▶ [WHAT TO DO]: Show, from the records below, all lines that contain the word "wsel".

▶ [RECORDS PROVIDED]:

This is an optimization exercise on Yosys and OpenROAD, whose aim is small area, not a production implementation.
In this exercise RTL edits were held to simulation tests only and were not proved equivalent to the original.
Power is estimated from default activity; no workload was simulated.

==> flow/design.v <==
module fps_top (
    input             clk,
    input             rst,           
    input             reg_we,
    input      [4:0]  reg_addr,
    input      [31:0] reg_wdata,
    output reg [31:0] reg_rdata,
    output     [8:0]  ibuf_addr,
    input      [7:0]  ibuf_rdata,
    output reg        obuf_we,
    output     [8:0]  obuf_addr,
    output reg [7:0]  obuf_wdata,
    output            fdesc_we,
    output     [7:0]  fdesc_addr,
    output     [31:0] fdesc_wdata,
    output            irq
);
    localparam [2:0] OP_CHECKSUM = 3'd0, OP_ENCODE = 3'd1, OP_DECODE_RSP = 3'd2,
                     OP_EXTRACT  = 3'd3, OP_DECODE_FRAME = 3'd4, OP_BAD = 3'd7;
    localparam [2:0] R_OK = 3'd1, R_NOT_FOUND = 3'd2, R_INCOMPLETE = 3'd3,
                     R_ENC_ERR = 3'd4, R_MALFORMED = 3'd5, R_BAD_OP = 3'd6,
                     R_BAD_RANGE = 3'd7;
    localparam [3:0] S_IDLE = 4'd0, S_CHECK = 4'd1, S_HDR = 4'd2, S_FETCH = 4'd3,
                     S_USE = 4'd4, S_POST = 4'd5, S_FD = 4'd6, S_LDC = 4'd7,
                     S_CUR = 4'd8;
    localparam [2:0] P_SEARCH = 3'd0, P_ST = 3'd1, P_CMD = 3'd2, P_LEN = 3'd3,
                     P_PAY = 3'd4, P_RCV = 3'd5;
    localparam [2:0] P_SEEK = 3'd0, P_END = 3'd1, P_INIT = 3'd2;
    reg        irq_en;
    reg [3:0]  op;
    reg [15:0] in_off, in_len;
    reg [7:0]  arg;
    reg        done;
    reg [2:0]  result;
    reg [3:0]  state;
    reg [2:0]  op_l;
    reg [2:0]  phase;
    reg        prev;       
    reg [8:0]  p;          
    reg [9:0]  j;          
    reg [9:0]  r;          
    reg [7:0]  acc;        
    reg [7:0]  tb;         
    reg [2:0]  c;          
    reg [15:0] q [0:7];    
    wire [9:0] cand = {acc[1:0], tb};
    wire [7:0] b     = ibuf_rdata;
    wire       busy  = (state != S_IDLE);
    wire       start = reg_we && reg_addr == 5'd0 && reg_wdata[0] && !busy;
    wire       r0    = (r == 10'd0);
    wire is_enc = (op_l == OP_ENCODE);
    wire is_rsp = (op_l == OP_DECODE_RSP);
    wire is_ext = (op_l == OP_EXTRACT);
    wire is_frm = (op_l == OP_DECODE_FRAME);
    wire use_st = (state == S_USE);
    reg        wr_req;
    reg  [2:0] wr_tgt;
    reg  [15:0] wr_data;
    always @(*) begin
        wr_req  = 1'b0;
        wr_tgt  = 3'd5;
        wr_data = {b, acc};
        case (state)
            S_FD: begin                          
                wr_req  = 1'b1;
                wr_data = (phase == P_INIT) ? {6'd0, cand}
                                            : {6'd0, acc[1:0], q[0][7:0] + 8'd1};
            end
            S_CUR: begin                         
                wr_req  = 1'b1;
                wr_tgt  = 3'd7;
                wr_data = {6'd0, cand};
            end
            S_USE: begin
                if (is_rsp) begin
                    if (phase == P_SEARCH && prev && b == 8'hAB) begin
                        wr_req  = 1'b1;          
                        wr_tgt  = 3'd6;
                        wr_data = {6'd0, cand};
                    end
                    if (phase == P_CMD) begin
                        wr_req = 1'b1;           
                        wr_tgt = 3'd7;
                    end
                end
                if (is_frm && j[0] == 1'b0 && j >= 10'd4) begin
                    wr_req = 1'b1;               
                    wr_tgt = j[3:1] - 3'd2;
                end
            end
            default: ;
        endcase
    end
    wire at_head = (c + wr_tgt == 3'd0);
    wire stall   = wr_req && !at_head;
    wire wr_go   = wr_req && at_head;
    integer i;
    always @(posedge clk) begin
        for (i = 0; i < 7; i = i + 1) q[i] <= q[i + 1];
        q[7] <= wr_go ? wr_data : q[0];
        c <= rst ? 3'd0 : c - 3'd1;
    end
    assign ibuf_addr   = p;
    assign obuf_addr   = j[8:0];
    assign fdesc_we    = (state == S_FD) && phase != P_INIT && at_head;
    assign fdesc_addr  = q[0][7:0];
    assign fdesc_wdata = {7'd0, j[8:0], 7'd0, cand[8:0]};
    assign irq         = done & irq_en;
    wire ok      = (result == R_OK);
    wire v_chk   = ok && (op_l == OP_CHECKSUM || op_l == OP_ENCODE);
    wire v_enc   = ok && is_enc;
    wire v_rsp   = ok && is_rsp;
    wire v_off   = (result == R_OK || result == R_INCOMPLETE) && is_rsp;
    wire v_ext   = ok && is_ext;
    wire v_frm   = ok && is_frm;
    reg  [2:0]  wsel;
    always @(*) begin
        case (reg_addr[3:0])
            4'd7, 4'd11: wsel = 3'd7;
            4'd9:        wsel = 3'd6;
            default:     wsel = 3'd5;    
        endcase
        if (reg_addr[4]) wsel = reg_addr[2:0];
    end
    wire [2:0]  wpos = wsel + c;
    wire rd_full = (reg_addr[4:3] == 2'b10 && v_frm) ||
                   (reg_addr == 5'd7 && v_rsp);
    wire rd_9    = (reg_addr == 5'd9) && v_off;
    wire rd_10   = (reg_addr == 5'd10) && v_ext;
    wire rd_11   = (reg_addr == 5'd11) && v_ext;
    wire rd_en   = rd_full || rd_9 || rd_10 || rd_11;
    reg  [15:0] wr_q;
    integer m;
    always @(*) begin
        wr_q = 16'd0;
        for (m = 0; m < 8; m = m + 1)
            wr_q = wr_q | (q[m] & {16{wpos == m}});
    end
    wire [15:0] wmask = {{6{rd_full}}, rd_full || rd_11, rd_full || rd_9 || rd_11, {8{rd_en}}};
    wire chk_ok = v_rsp && (acc == r[7:0]);
    always @(*) begin
        case (reg_addr)
            5'd0:  reg_rdata = {24'd0, op, 2'b00, irq_en, 1'b0};
            5'd1:  reg_rdata = {23'd0, chk_ok, 1'b0, result, 2'b00, done, busy};
            5'd2:  reg_rdata = {16'd0, in_off};
            5'd3:  reg_rdata = {16'd0, in_len};
            5'd4:  reg_rdata = {24'd0, arg};
            5'd5:  reg_rdata = v_enc ? {23'd0, j[8:0]} : v_rsp ? {24'd0, tb} : 32'd0;
            5'd6:  reg_rdata = {24'd0, v_chk ? acc : 8'd0};
            5'd7:  reg_rdata = {8'd0, v_rsp ? tb : 8'd0, 16'd0};
            5'd8:  reg_rdata = {16'd0, v_rsp ? {acc, r[7:0]} : 16'd0};
            5'd12: reg_rdata = {24'd0, v_frm ? tb : 8'd0};
            default: reg_rdata = 32'd0;
        endcase
        reg_rdata[15:0] = reg_rdata[15:0] | (wr_q & wmask);
    end
    wire fin_in = (state == S_FETCH) && r0;      
    always @(*) begin
        obuf_we    = 1'b0;
        obuf_wdata = b;
        if (state == S_HDR) begin
            obuf_we = 1'b1;
            case (j[1:0])
                2'd0: obuf_wdata = 8'h55;
                2'd1: obuf_wdata = 8'hAA;
                2'd2: obuf_wdata = acc;
                default: obuf_wdata = r[7:0];
            endcase
        end else if (fin_in && is_enc) begin
            obuf_we    = 1'b1;
            obuf_wdata = acc;
        end else if (use_st && (is_enc || (is_rsp && phase == P_PAY)))
            obuf_we = 1'b1;
    end
    wire bad_range = (|in_off[15:10]) || (|in_len[15:10]) ||
                     (({2'b0, in_off[9:0]} + {2'b0, in_len[9:0]} + 12'd511) >= 12'd1024);
    task finish(input [2:0] code);
        begin
            done   <= 1'b1;
            result <= code;
            state  <= S_IDLE;
        end
    endtask
    task load_cand;
        begin
            tb       <= j[7:0];
            acc[1:0] <= j[9:8];
        end
    endtask
    task advance;
        begin
            p <= p + 9'd1;
            j <= j + 10'd1;
            r <= r - 10'd1;
        end
    endtask
    always @(posedge clk) begin
        if (rst) begin
            irq_en <= 1'b0; op <= 4'd0; in_off <= 16'd0; in_len <= 16'd0; arg <= 8'd0;
            done <= 1'b0; result <= 3'd0;
            state <= S_IDLE;
        end else begin
            if (reg_we) begin
                case (reg_addr)
                    5'd0: begin irq_en <= reg_wdata[1]; op <= reg_wdata[7:4]; end
                    5'd1: if (reg_wdata[1]) done <= 1'b0;
                    5'd2: in_off <= reg_wdata[15:0];
                    5'd3: in_len <= reg_wdata[15:0];
                    5'd4: arg <= reg_wdata[7:0];
                    default: ;
                endcase
            end
            if (!stall) case (state)
                S_IDLE: if (start) begin
                    op_l  <= (reg_wdata[7] || (reg_wdata[6] && reg_wdata[5:4] != 2'd0))
                             ? OP_BAD : reg_wdata[6:4];
                    p     <= in_off[8:0];
                    r     <= in_len[9:0];
                    j     <= 10'd0;
                    acc   <= (reg_wdata[7:4] == 4'd1) ? arg : 8'd0;
                    phase <= 3'd0;
                    prev  <= 1'b0;
                    done  <= 1'b0;
                    state <= S_CHECK;
                end
                S_CHECK: begin
                    if (op_l == OP_BAD)
                        finish(R_BAD_OP);
                    else if (bad_range)
                        finish(R_BAD_RANGE);
                    else if (is_enc)
                        if (r[9:8] != 2'd0) finish(R_ENC_ERR);
                        else state <= S_HDR;
                    else if (is_frm && r != 10'd20)
                        finish(R_MALFORMED);
                    else if (is_ext) begin
                        load_cand;               
                        phase <= P_INIT;
                        state <= S_FD;
                    end else
                        state <= S_FETCH;
                end
                S_HDR: begin                     
                    j <= j + 10'd1;
                    if (j[1:0] == 2'd3) begin
                        acc   <= acc ^ r[7:0];
                        state <= S_FETCH;
                    end
                end
                S_FETCH: begin
                    state <= S_USE;
                    if (r0) begin
                        if (is_rsp && phase == P_PAY)
                            phase <= P_RCV;
                        else if (is_enc) begin   
                            j <= j + 10'd1;
                            finish(R_OK);
                        end else if (is_rsp)
                            finish(phase == P_SEARCH ? R_NOT_FOUND : R_INCOMPLETE);
                        else
                            finish(R_OK);        
                    end
                end
                S_POST: begin                    
                    state <= S_FETCH;
                    if (r > {2'd0, tb}) begin
                        r     <= {2'd0, tb};
                        j     <= 10'd0;
                        phase <= P_PAY;
                    end else
                        finish(R_INCOMPLETE);
                end
                S_FD: begin                      
                    if (phase != P_INIT) advance;
                    state <= S_LDC;
                end
                S_LDC: begin
                    load_cand;                   
                    state <= S_CUR;
                end
                S_CUR: begin
                    phase <= P_SEEK;
                    state <= S_FETCH;
                end
                default: begin  
                    state <= S_FETCH;
                    advance;
                    case (op_l)
                        OP_CHECKSUM, OP_ENCODE:
                            acc <= acc ^ b;
                        OP_DECODE_RSP: case (phase)
                            P_SEARCH: begin
                                if (prev && b == 8'hAB)
                                    phase <= P_ST;
                                if (b == 8'h55)
                                    load_cand;
                                prev <= (b == 8'h55);
                            end
                            P_ST:  begin acc <= b; phase <= P_CMD; end
                            P_CMD: begin acc <= acc ^ b; phase <= P_LEN; end
                            P_LEN: begin
                                acc   <= acc ^ b;
                                tb    <= b;
                                state <= S_POST;
                            end
                            P_PAY: acc <= acc ^ b;
                            default: begin       
                                r <= {2'd0, b};
                                finish(R_OK);
                            end
                        endcase
                        OP_EXTRACT: begin
                            if (phase == P_END) begin
                                if (b == 8'h7C) begin
                                    p <= p; j <= j; r <= r;
                                    state <= S_FD;
                                end
                            end else if (prev && b == 8'h7B) begin
                                phase <= P_END;
                                prev  <= 1'b0;
                            end else begin
                                prev <= (b == 8'h7A);
                                if (b == 8'h7A) load_cand;
                            end
                        end
                        default: begin           
                            if ((j == 10'd0 && b != 8'h7A) || (j == 10'd1 && b != 8'h7B))
                                finish(R_MALFORMED);
                            else if (j == 10'd2)
                                tb <= b;
                            else if (j == 10'd19)
                                finish(b == 8'h7C ? R_OK : R_MALFORMED);
                            else if (j[0])
                                acc <= b;
                        end
                    endcase
                end
            endcase
        end
    end
endmodule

▶ [WRITTEN REPLY]:
    reg  [2:0]  wsel;
            4'd7, 4'd11: wsel = 3'd7;
            4'd9:        wsel = 3'd6;
            default:     wsel = 3'd5;    
        if (reg_addr[4]) wsel = reg_addr[2:0];
    wire [2:0]  wpos = wsel + c;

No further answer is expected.